◆ WHAT THE TASK REQUIRES ◆
Going through the data below, tally every line where the string "mapped" occurs, then give only the tally.

◆ DATA TO USE ◆
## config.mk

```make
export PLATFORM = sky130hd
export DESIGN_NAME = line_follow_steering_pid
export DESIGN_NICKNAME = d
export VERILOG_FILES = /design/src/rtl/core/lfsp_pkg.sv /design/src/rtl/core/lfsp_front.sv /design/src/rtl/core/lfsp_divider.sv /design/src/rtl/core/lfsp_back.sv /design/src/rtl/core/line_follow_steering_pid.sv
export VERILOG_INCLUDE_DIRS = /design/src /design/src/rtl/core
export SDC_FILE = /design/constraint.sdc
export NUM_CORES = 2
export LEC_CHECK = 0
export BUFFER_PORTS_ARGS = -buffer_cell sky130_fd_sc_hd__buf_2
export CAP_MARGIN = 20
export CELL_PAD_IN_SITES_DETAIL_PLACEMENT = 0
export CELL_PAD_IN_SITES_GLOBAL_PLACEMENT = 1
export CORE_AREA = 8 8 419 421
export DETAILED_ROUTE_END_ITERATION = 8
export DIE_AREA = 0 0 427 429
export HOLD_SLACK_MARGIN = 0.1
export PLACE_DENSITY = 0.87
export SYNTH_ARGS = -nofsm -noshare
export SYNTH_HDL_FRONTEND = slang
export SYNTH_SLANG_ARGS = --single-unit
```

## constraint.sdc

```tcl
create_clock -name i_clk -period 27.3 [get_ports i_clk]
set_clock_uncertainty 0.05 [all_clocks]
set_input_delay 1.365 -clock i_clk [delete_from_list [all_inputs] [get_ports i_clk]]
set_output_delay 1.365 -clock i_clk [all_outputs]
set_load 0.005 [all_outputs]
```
==
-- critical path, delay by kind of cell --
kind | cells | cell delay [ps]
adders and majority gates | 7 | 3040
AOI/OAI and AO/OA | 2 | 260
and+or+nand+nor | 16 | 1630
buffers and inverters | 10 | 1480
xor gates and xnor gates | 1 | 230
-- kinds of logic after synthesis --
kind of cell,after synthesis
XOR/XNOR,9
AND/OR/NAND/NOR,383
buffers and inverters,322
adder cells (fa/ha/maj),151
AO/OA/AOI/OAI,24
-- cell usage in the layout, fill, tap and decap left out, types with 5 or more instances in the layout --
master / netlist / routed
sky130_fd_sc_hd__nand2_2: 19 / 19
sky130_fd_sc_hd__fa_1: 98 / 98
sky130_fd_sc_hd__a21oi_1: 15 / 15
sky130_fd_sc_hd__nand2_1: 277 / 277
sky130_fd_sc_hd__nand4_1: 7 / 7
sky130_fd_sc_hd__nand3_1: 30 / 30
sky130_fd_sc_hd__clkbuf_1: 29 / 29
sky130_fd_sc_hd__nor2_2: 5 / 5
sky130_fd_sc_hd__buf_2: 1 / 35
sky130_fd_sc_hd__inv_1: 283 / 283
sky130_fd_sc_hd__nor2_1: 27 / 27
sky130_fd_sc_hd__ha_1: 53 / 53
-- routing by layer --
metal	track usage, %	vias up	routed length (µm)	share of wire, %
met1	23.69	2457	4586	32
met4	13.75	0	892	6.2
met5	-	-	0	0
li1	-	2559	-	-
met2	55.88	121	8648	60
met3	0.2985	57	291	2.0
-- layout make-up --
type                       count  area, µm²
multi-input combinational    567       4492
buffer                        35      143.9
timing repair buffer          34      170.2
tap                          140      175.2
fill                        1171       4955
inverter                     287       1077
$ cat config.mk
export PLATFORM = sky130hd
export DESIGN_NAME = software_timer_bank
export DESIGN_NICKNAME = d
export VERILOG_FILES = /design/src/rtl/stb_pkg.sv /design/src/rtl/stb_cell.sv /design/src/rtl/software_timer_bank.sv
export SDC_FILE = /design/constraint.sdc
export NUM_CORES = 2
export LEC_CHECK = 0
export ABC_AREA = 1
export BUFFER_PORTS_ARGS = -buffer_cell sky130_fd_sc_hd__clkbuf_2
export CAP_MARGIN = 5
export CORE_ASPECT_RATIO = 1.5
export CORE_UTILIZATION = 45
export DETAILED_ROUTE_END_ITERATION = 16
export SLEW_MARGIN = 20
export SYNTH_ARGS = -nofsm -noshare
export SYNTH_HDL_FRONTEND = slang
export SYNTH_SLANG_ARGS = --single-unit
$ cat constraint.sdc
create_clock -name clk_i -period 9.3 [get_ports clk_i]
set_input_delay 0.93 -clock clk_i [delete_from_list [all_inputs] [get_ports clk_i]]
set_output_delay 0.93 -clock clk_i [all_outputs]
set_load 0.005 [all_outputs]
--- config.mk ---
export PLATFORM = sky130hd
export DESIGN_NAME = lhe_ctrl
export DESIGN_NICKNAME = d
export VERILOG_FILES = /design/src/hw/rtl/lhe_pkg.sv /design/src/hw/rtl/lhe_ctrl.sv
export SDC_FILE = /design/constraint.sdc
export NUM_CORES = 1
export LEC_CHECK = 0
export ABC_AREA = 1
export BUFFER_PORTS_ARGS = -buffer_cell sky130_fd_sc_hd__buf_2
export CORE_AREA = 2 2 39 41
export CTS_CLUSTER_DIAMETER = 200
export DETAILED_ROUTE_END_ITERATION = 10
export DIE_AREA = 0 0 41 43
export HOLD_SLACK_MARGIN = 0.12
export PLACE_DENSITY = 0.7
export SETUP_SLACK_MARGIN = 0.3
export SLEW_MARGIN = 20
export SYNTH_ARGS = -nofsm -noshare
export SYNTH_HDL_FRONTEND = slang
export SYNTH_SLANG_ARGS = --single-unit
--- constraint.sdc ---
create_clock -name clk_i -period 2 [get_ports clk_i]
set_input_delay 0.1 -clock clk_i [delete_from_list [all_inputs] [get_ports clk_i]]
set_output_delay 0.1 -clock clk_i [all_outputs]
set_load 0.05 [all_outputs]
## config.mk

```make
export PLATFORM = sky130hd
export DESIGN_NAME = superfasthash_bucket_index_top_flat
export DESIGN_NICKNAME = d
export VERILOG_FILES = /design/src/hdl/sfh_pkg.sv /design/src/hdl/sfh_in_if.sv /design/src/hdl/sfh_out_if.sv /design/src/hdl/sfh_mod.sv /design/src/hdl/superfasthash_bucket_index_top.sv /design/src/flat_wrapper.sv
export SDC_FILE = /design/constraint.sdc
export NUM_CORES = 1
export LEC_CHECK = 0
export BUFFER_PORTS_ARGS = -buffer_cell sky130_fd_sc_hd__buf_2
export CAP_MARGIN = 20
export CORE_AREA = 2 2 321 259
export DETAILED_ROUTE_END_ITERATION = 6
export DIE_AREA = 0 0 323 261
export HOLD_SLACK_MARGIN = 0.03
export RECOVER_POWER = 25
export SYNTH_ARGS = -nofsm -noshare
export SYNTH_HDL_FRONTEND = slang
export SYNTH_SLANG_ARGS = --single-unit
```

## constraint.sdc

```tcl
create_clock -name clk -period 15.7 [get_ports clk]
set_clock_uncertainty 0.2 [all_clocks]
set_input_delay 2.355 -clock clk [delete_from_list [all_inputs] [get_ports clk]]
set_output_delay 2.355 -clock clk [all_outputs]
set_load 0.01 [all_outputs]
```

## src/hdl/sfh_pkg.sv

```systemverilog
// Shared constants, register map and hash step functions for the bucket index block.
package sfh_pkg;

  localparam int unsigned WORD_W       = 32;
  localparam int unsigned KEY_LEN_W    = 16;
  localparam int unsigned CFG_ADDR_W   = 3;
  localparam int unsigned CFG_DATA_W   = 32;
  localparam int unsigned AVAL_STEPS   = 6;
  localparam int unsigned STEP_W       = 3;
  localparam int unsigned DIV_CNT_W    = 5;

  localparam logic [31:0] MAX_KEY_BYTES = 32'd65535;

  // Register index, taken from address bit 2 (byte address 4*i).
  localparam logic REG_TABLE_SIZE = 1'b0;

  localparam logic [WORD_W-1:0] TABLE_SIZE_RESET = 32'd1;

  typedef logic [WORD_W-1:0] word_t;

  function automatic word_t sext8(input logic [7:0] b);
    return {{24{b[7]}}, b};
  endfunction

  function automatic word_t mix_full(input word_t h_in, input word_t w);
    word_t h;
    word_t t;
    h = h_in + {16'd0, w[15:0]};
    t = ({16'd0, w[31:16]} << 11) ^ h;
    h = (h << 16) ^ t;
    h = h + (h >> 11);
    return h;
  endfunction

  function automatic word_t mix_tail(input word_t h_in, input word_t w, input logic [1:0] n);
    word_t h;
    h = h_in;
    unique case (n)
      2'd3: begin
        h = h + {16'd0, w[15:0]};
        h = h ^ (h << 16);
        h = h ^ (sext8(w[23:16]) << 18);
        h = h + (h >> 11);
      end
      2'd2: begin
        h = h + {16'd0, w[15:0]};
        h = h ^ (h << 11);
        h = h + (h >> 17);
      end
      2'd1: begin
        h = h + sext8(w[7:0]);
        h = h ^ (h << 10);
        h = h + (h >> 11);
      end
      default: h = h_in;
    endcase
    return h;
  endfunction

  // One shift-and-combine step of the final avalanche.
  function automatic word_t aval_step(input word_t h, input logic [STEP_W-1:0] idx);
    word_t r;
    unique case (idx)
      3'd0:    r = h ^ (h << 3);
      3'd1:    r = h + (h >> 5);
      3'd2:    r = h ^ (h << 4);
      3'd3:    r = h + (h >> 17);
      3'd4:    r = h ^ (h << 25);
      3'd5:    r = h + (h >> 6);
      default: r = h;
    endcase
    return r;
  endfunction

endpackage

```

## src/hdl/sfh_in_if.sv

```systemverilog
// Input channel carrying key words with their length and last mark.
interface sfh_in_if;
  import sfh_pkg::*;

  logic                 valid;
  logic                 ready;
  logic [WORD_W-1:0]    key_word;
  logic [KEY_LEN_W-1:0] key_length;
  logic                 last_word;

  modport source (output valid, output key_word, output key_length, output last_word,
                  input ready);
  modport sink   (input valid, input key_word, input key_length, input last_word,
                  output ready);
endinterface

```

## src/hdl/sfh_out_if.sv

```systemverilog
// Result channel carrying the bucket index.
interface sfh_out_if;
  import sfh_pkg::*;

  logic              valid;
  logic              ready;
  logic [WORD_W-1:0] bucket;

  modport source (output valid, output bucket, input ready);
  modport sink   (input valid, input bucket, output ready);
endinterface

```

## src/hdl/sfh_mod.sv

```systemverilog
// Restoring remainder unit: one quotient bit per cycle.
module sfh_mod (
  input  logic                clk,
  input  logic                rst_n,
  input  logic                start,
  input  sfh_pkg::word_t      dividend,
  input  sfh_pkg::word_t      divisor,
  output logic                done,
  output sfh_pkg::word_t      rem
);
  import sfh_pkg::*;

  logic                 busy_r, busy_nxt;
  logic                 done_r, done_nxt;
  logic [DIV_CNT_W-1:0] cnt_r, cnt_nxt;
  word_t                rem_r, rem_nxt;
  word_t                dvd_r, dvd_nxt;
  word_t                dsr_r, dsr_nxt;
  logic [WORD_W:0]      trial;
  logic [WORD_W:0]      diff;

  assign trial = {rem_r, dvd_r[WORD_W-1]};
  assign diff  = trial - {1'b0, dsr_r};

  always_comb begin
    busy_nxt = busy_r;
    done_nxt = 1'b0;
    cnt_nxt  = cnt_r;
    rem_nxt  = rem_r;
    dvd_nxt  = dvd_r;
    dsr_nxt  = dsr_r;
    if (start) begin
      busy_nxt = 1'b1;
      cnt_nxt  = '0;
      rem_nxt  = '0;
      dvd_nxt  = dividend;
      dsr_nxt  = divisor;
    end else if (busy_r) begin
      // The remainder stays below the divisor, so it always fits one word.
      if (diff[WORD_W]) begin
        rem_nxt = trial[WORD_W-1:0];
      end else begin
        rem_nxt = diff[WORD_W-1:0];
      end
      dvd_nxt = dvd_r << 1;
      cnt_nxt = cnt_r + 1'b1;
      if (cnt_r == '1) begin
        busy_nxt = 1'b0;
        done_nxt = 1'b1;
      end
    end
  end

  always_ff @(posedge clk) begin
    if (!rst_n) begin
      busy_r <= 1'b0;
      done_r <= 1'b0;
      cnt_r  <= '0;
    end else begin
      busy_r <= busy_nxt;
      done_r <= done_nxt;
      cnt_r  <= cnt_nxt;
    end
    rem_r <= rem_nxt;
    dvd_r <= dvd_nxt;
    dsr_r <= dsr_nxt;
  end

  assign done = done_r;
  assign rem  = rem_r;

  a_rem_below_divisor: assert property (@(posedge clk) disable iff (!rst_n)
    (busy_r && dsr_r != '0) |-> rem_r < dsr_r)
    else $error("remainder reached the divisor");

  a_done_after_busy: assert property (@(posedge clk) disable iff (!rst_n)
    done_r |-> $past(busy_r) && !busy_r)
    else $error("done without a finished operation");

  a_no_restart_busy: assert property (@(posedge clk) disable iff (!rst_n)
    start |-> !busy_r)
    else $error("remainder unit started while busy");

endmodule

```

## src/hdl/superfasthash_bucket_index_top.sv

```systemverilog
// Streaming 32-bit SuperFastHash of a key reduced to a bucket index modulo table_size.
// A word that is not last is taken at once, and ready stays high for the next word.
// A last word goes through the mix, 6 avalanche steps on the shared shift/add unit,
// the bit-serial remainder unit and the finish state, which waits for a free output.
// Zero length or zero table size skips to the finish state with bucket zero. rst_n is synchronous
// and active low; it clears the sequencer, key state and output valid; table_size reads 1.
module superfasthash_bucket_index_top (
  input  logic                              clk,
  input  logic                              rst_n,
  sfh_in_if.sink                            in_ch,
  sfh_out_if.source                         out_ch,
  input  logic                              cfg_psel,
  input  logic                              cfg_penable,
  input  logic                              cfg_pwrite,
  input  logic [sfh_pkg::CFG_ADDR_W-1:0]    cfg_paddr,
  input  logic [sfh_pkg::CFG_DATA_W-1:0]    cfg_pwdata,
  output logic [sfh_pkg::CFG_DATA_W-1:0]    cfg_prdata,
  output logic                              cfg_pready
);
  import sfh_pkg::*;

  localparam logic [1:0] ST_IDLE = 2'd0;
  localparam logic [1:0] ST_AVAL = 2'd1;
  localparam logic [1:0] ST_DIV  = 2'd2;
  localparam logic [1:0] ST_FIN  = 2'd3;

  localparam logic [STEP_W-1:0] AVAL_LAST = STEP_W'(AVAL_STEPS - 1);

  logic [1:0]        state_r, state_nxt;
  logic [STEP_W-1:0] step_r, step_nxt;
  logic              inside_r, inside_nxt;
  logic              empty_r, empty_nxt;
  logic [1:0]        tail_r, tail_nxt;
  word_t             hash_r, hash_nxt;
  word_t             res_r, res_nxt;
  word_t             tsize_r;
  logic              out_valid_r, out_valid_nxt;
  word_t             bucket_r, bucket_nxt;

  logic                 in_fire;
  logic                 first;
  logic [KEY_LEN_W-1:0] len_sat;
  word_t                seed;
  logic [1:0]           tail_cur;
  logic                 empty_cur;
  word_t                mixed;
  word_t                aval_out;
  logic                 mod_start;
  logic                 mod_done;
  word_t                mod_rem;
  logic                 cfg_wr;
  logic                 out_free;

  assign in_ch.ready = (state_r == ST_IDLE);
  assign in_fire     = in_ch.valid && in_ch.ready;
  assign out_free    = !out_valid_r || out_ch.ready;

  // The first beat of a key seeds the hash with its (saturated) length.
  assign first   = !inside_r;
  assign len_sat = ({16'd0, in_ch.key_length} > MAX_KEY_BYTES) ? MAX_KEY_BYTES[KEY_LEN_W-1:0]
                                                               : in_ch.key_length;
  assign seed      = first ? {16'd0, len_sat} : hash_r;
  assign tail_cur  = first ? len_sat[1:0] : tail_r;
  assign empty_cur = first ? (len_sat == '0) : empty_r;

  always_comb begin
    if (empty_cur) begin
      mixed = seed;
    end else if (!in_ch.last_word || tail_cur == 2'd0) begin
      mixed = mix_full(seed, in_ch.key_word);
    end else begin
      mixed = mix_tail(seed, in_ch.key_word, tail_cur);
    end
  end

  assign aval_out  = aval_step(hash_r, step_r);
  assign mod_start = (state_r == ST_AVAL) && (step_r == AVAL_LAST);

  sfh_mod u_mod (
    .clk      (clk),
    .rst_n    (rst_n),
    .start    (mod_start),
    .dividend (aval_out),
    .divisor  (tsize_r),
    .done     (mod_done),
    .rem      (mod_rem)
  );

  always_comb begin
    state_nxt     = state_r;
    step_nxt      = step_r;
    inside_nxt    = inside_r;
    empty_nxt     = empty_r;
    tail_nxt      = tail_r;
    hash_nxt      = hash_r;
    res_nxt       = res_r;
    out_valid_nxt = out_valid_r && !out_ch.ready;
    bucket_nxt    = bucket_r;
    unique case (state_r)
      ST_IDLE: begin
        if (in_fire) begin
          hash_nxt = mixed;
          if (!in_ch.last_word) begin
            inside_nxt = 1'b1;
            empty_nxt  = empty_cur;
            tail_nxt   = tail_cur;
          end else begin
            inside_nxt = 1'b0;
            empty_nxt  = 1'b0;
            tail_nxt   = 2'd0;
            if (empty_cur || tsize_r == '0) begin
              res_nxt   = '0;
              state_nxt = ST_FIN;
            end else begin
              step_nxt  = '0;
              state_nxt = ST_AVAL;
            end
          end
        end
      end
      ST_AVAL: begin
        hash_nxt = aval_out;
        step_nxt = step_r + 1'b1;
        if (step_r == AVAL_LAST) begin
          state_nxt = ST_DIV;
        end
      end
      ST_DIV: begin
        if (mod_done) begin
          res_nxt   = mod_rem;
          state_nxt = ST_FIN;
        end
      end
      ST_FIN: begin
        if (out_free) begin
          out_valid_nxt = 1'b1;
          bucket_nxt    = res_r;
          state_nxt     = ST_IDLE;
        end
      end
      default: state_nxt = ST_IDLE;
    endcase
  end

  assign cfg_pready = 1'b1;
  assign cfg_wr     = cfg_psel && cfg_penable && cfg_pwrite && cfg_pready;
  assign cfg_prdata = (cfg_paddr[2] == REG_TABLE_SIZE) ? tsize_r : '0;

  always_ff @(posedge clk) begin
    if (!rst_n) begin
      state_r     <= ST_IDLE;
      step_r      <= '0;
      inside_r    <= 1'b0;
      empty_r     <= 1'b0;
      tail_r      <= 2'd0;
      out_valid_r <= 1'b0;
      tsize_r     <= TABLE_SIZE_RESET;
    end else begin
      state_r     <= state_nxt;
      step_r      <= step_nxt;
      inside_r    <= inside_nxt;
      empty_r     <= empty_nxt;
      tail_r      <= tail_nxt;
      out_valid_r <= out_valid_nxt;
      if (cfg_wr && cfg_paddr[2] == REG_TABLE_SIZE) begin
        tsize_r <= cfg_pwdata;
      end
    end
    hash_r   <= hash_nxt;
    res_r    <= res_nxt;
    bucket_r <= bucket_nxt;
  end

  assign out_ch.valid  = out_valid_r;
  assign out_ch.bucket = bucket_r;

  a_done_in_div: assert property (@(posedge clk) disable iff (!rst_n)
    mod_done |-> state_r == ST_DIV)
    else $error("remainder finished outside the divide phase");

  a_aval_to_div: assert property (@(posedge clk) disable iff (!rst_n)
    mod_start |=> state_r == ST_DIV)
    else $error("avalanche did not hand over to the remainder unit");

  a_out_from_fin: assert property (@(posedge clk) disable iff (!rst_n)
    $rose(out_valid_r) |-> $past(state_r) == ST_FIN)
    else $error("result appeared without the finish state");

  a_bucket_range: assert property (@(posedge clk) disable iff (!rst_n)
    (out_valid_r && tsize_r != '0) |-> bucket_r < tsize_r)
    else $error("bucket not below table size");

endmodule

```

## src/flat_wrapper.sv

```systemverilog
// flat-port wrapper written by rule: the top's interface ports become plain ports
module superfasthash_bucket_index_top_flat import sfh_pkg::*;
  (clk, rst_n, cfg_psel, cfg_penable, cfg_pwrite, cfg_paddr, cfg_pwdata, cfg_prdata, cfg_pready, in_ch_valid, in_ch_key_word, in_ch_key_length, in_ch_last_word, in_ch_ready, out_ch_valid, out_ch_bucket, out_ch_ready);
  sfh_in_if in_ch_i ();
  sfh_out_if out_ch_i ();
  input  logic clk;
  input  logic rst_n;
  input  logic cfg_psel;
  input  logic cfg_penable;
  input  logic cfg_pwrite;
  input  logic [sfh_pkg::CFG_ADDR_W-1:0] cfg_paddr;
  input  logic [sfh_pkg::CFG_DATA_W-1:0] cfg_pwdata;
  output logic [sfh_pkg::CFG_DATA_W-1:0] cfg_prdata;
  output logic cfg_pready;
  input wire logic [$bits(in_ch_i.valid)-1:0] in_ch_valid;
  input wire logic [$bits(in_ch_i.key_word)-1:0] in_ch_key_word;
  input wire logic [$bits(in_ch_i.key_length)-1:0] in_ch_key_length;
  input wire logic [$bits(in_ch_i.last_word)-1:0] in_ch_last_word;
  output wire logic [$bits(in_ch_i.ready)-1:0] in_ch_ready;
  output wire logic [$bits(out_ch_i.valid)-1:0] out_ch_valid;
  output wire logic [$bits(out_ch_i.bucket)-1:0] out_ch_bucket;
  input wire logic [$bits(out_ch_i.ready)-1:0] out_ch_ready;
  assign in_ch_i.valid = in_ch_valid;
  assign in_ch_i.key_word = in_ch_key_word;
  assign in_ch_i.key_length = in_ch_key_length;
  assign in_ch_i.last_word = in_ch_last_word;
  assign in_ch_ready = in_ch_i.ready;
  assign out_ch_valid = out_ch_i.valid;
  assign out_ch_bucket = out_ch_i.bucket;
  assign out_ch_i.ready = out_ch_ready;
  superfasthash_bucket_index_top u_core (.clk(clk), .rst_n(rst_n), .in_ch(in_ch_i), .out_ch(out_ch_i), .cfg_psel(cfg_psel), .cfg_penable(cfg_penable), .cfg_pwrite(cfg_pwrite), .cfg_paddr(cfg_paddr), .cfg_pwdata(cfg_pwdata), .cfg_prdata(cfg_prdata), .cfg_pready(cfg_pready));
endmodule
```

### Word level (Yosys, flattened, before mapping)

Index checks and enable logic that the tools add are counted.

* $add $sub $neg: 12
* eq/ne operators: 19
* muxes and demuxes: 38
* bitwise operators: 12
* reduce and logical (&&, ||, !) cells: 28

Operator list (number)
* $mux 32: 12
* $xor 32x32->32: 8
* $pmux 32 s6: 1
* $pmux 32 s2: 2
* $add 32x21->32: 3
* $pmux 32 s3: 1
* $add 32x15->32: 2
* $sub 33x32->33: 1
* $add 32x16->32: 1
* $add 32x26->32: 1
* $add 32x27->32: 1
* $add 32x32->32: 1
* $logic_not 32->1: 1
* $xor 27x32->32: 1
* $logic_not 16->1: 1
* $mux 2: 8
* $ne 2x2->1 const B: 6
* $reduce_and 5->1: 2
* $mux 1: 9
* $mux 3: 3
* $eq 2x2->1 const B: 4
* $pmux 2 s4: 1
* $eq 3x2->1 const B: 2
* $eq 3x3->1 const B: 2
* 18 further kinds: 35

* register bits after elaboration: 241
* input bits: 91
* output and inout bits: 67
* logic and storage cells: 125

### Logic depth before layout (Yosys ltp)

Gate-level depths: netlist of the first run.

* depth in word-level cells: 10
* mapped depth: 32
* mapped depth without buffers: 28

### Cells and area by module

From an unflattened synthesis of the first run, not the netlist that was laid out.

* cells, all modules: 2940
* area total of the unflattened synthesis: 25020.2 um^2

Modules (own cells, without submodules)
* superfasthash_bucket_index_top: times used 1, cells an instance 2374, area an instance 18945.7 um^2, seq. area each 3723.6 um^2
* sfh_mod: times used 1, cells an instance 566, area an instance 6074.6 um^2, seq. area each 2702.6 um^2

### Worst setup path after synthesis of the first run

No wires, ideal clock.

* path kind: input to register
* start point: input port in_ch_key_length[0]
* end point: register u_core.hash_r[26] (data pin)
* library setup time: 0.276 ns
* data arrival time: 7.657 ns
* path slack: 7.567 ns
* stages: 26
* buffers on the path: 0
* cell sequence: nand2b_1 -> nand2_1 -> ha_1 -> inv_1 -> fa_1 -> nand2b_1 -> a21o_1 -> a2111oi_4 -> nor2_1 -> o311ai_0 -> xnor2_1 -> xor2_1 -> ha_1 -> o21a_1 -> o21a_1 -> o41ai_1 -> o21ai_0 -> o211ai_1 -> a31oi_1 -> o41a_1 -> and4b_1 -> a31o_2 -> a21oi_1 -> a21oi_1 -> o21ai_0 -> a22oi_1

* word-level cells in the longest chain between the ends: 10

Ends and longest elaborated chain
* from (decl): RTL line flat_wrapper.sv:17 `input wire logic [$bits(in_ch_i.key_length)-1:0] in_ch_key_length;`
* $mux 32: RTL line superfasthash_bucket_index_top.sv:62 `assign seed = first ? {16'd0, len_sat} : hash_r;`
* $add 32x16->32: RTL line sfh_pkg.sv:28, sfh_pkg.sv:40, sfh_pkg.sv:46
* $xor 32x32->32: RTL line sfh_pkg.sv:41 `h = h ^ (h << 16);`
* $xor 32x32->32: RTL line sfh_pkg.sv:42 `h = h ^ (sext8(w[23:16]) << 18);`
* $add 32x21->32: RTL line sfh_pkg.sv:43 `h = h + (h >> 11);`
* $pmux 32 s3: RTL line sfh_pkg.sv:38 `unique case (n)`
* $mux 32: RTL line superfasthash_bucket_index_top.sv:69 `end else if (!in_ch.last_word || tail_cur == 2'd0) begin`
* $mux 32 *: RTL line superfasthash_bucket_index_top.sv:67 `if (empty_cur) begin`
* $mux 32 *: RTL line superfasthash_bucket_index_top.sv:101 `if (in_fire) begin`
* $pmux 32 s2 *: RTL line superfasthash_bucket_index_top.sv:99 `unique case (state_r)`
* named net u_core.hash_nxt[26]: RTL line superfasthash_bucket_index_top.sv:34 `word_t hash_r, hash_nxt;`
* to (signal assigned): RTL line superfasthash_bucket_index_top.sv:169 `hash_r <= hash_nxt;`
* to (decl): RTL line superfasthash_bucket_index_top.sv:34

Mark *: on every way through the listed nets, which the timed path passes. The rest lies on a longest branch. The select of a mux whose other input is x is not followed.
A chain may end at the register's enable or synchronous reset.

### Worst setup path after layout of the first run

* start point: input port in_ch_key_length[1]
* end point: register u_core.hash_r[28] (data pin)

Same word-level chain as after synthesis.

◆ PROBLEM SOLUTION ◆
2